CASERTA – Grande manifestazione pro Cenname ieri mattina in risposta a quanto il governo sta facendo per la nostra terra. All’evento si sono presentati in centinaia, da ogni parte della Campania e non. Ed altrettanti, non potendo essere presenti, hanno mandato adesioni verbali sulla pagina di facebook, messaggi di solidarietà a Camigliano ed al suo sindaco.
Perché Enzo Cenname è ancora il sindaco della città nell’immaginario collettivo, è colui che i cittadini hanno voluto e nessuno può negare il diritto di scelta di alcun cittadino.

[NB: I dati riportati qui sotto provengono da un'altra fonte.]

## src/rtl/counter_monitor_pkg.sv

```systemverilog
// counter_monitor_pkg: shared definitions for the counter sequence monitor.
//   - state_t: FSM state encoding (IDLE, SYNC, LOCK)
//   - DEFAULT_STALL_LIMIT / DEFAULT_CNT_W: default parameter values
package counter_monitor_pkg;

  typedef enum logic [1:0] {
    IDLE = 2'd0,
    SYNC = 2'd1,
    LOCK = 2'd2
  } state_t;

  localparam int unsigned DEFAULT_STALL_LIMIT = 8;
  localparam int unsigned DEFAULT_CNT_W       = 8;

endpackage

```

## src/rtl/counter_monitor_if.sv

```systemverilog
// counter_monitor_if: monitored counter bus plus monitor status outputs.
//   counter, valid                             : driven by the counter side (master)
//   locked, err, err_cnt, wrap_cnt, stall      : driven by the monitor (slave)
interface counter_monitor_if #(
  parameter int unsigned WIDTH = 2,
  parameter int unsigned CNT_W = 8
);

  logic [WIDTH-1:0] counter;
  logic             valid;
  logic             locked;
  logic             err;
  logic [CNT_W-1:0] err_cnt;
  logic [CNT_W-1:0] wrap_cnt;
  logic             stall;

  modport master (
    output counter, valid,
    input  locked, err, err_cnt, wrap_cnt, stall
  );

  modport slave (
    input  counter, valid,
    output locked, err, err_cnt, wrap_cnt, stall
  );

endinterface

```

## src/rtl/counter_stall_timer.sv

```systemverilog
// counter_stall_timer: counts consecutive non-valid cycles while enabled.
//   clk, clear : clock, asynchronous active-high reset
//   enable     : monitor is in LOCK; timer is held at 0 otherwise
//   valid      : a sample this cycle restarts the count
//   expire     : high in the cycle that completes the STALL_LIMIT-th idle cycle
module counter_stall_timer #(
  parameter int unsigned STALL_LIMIT = 8
) (
  input  logic clk,
  input  logic clear,
  input  logic enable,
  input  logic valid,
  output logic expire
);

  localparam int unsigned TW = $clog2(STALL_LIMIT + 1);

  logic [TW-1:0] count_q, count_d;

  // count_q holds the number of already completed idle cycles, so the current
  // idle cycle is the last one when count_q reaches STALL_LIMIT-1.
  assign expire = enable && !valid && (count_q == TW'(STALL_LIMIT - 1));

  always_comb begin
    count_d = count_q + TW'(1);
    if (!enable || valid || expire) begin
      count_d = '0;
    end
  end

  always_ff @(posedge clk or posedge clear) begin
    if (clear) begin
      count_q <= '0;
    end else begin
      count_q <= count_d;
    end
  end

endmodule

```

## src/rtl/counter_monitor.sv

```systemverilog
// counter_monitor: in-design checker for a free-running binary counter bus.
// Locks onto the +1 sequence, pulses err on skipped/repeated values, counts
// errors (saturating) and max->0 wraps (modulo), and flags a stall when the
// bus goes unsampled for STALL_LIMIT cycles while locked.
//   clk, clear : clock, asynchronous active-high reset (highest priority)
//   bus        : counter_monitor_if slave (counter, valid in; status out)
// Optional feature: define COUNTER_MONITOR_CLEAR_TOLERANT_EN to accept an
// unexpected 0 while locked as an upstream counter clear (no error, stay locked).
module counter_monitor
  import counter_monitor_pkg::*;
#(
  parameter int unsigned WIDTH       = 2,
  parameter int unsigned STALL_LIMIT = DEFAULT_STALL_LIMIT,
  parameter int unsigned CNT_W       = DEFAULT_CNT_W
) (
  input logic              clk,
  input logic              clear,
  counter_monitor_if.slave bus
);

  state_t           state_q, state_d;
  logic [WIDTH-1:0] prev_q, prev_d;
  logic             err_q, err_d;
  logic [CNT_W-1:0] err_cnt_q, err_cnt_d;
  logic [CNT_W-1:0] wrap_cnt_q, wrap_cnt_d;
  logic             stall_q, stall_d;

  logic             expire;
  logic             in_seq;
  logic             is_wrap;
  logic             upstream_clear;

  assign in_seq  = bus.counter == (prev_q + WIDTH'(1));
  assign is_wrap = (prev_q == '1) && (bus.counter == '0);

`ifdef COUNTER_MONITOR_CLEAR_TOLERANT_EN
  assign upstream_clear = bus.counter == '0;
`else
  assign upstream_clear = 1'b0;
`endif

  counter_stall_timer #(
    .STALL_LIMIT(STALL_LIMIT)
  ) u_stall_timer (
    .clk   (clk),
    .clear (clear),
    .enable(state_q == LOCK),
    .valid (bus.valid),
    .expire(expire)
  );

  always_comb begin
    state_d    = state_q;
    prev_d     = prev_q;
    err_d      = 1'b0;
    err_cnt_d  = err_cnt_q;
    wrap_cnt_d = wrap_cnt_q;
    stall_d    = stall_q;

    // Every sample updates prev and ends a stall, whatever the state.
    if (bus.valid) begin
      prev_d  = bus.counter;
      stall_d = 1'b0;
    end

    unique case (state_q)
      IDLE: begin
        if (bus.valid) begin
          state_d = SYNC;
        end
      end
      SYNC: begin
        if (bus.valid && in_seq) begin
          state_d = LOCK;
        end
      end
      LOCK: begin
        if (expire) begin
          state_d = IDLE;
          stall_d = 1'b1;
        end else if (bus.valid) begin
          if (in_seq) begin
            if (is_wrap) begin
              wrap_cnt_d = wrap_cnt_q + CNT_W'(1);
            end
          end else if (!upstream_clear) begin
            // A repeat (counter == prev) lands here too.
            err_d   = 1'b1;
            state_d = SYNC;
            if (err_cnt_q != '1) begin
              err_cnt_d = err_cnt_q + CNT_W'(1);
            end
          end
        end
      end
      default: state_d = IDLE;
    endcase
  end

  always_ff @(posedge clk or posedge clear) begin
    if (clear) begin
      state_q    <= IDLE;
      prev_q     <= '0;
      err_q      <= 1'b0;
      err_cnt_q  <= '0;
      wrap_cnt_q <= '0;
      stall_q    <= 1'b0;
    end else begin
      state_q    <= state_d;
      prev_q     <= prev_d;
      err_q      <= err_d;
      err_cnt_q  <= err_cnt_d;
      wrap_cnt_q <= wrap_cnt_d;
      stall_q    <= stall_d;
    end
  end

  assign bus.locked   = state_q == LOCK;
  assign bus.err      = err_q;
  assign bus.err_cnt  = err_cnt_q;
  assign bus.wrap_cnt = wrap_cnt_q;
  assign bus.stall    = stall_q;

endmodule
```

## src/flat_wrapper.sv

```systemverilog
// flat-port wrapper written by rule: the top's interface ports become plain ports
module counter_monitor_flat import counter_monitor_pkg::*;
#(
  parameter int unsigned WIDTH       = 2,
  parameter int unsigned STALL_LIMIT = DEFAULT_STALL_LIMIT,
  parameter int unsigned CNT_W       = DEFAULT_CNT_W
)
  (clk, clear, bus_counter, bus_valid, bus_locked, bus_err, bus_err_cnt, bus_wrap_cnt, bus_stall);
  counter_monitor_if #(.WIDTH(WIDTH), .CNT_W(CNT_W)) bus_i ();
  input logic clk;
  input logic clear;
  input wire logic [$bits(bus_i.counter)-1:0] bus_counter;
  input wire logic [$bits(bus_i.valid)-1:0] bus_valid;
  output wire logic [$bits(bus_i.locked)-1:0] bus_locked;
  output wire logic [$bits(bus_i.err)-1:0] bus_err;
  output wire logic [$bits(bus_i.err_cnt)-1:0] bus_err_cnt;
  output wire logic [$bits(bus_i.wrap_cnt)-1:0] bus_wrap_cnt;
  output wire logic [$bits(bus_i.stall)-1:0] bus_stall;
  assign bus_i.counter = bus_counter;
  assign bus_i.valid = bus_valid;
  assign bus_locked = bus_i.locked;
  assign bus_err = bus_i.err;
  assign bus_err_cnt = bus_i.err_cnt;
  assign bus_wrap_cnt = bus_i.wrap_cnt;
  assign bus_stall = bus_i.stall;
  counter_monitor #(.WIDTH(WIDTH), .STALL_LIMIT(STALL_LIMIT), .CNT_W(CNT_W)) u_core (.clk(clk), .clear(clear), .bus(bus_i));
endmodule
```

Il tam tam ha svegliato anche le coscienze dei media nazionali, infatti, le telecamere di Report e di Rai2, hanno partecipato proponendo al sindaco, di essere intervistato in tivù. La manifestazione è stata organizzata in contemporanea a quanto è accaduto ad Acerra, dove l’inceneritore pare non funzionare bene.
Gli abitanti di Camiglaino fanno da tempo la differenziata, evitando così, di finire sui giornali per l’increscioso problema della monnezza ed il prefetto, vuole portarla allo stesso piano dei paesi meno virtuosi, costosi e disorganizzati. Da lì, il giustificato no di Cenname, sostenuto da tutta la sua comunità. Poiché Caserta non è solo camorra, dove si vede uno spiraglio di salvezza, di pulito, di buona gestione, si fa in modo che questo abbia fine.
Paradosso dei misteri casertani o disegni ben definiti?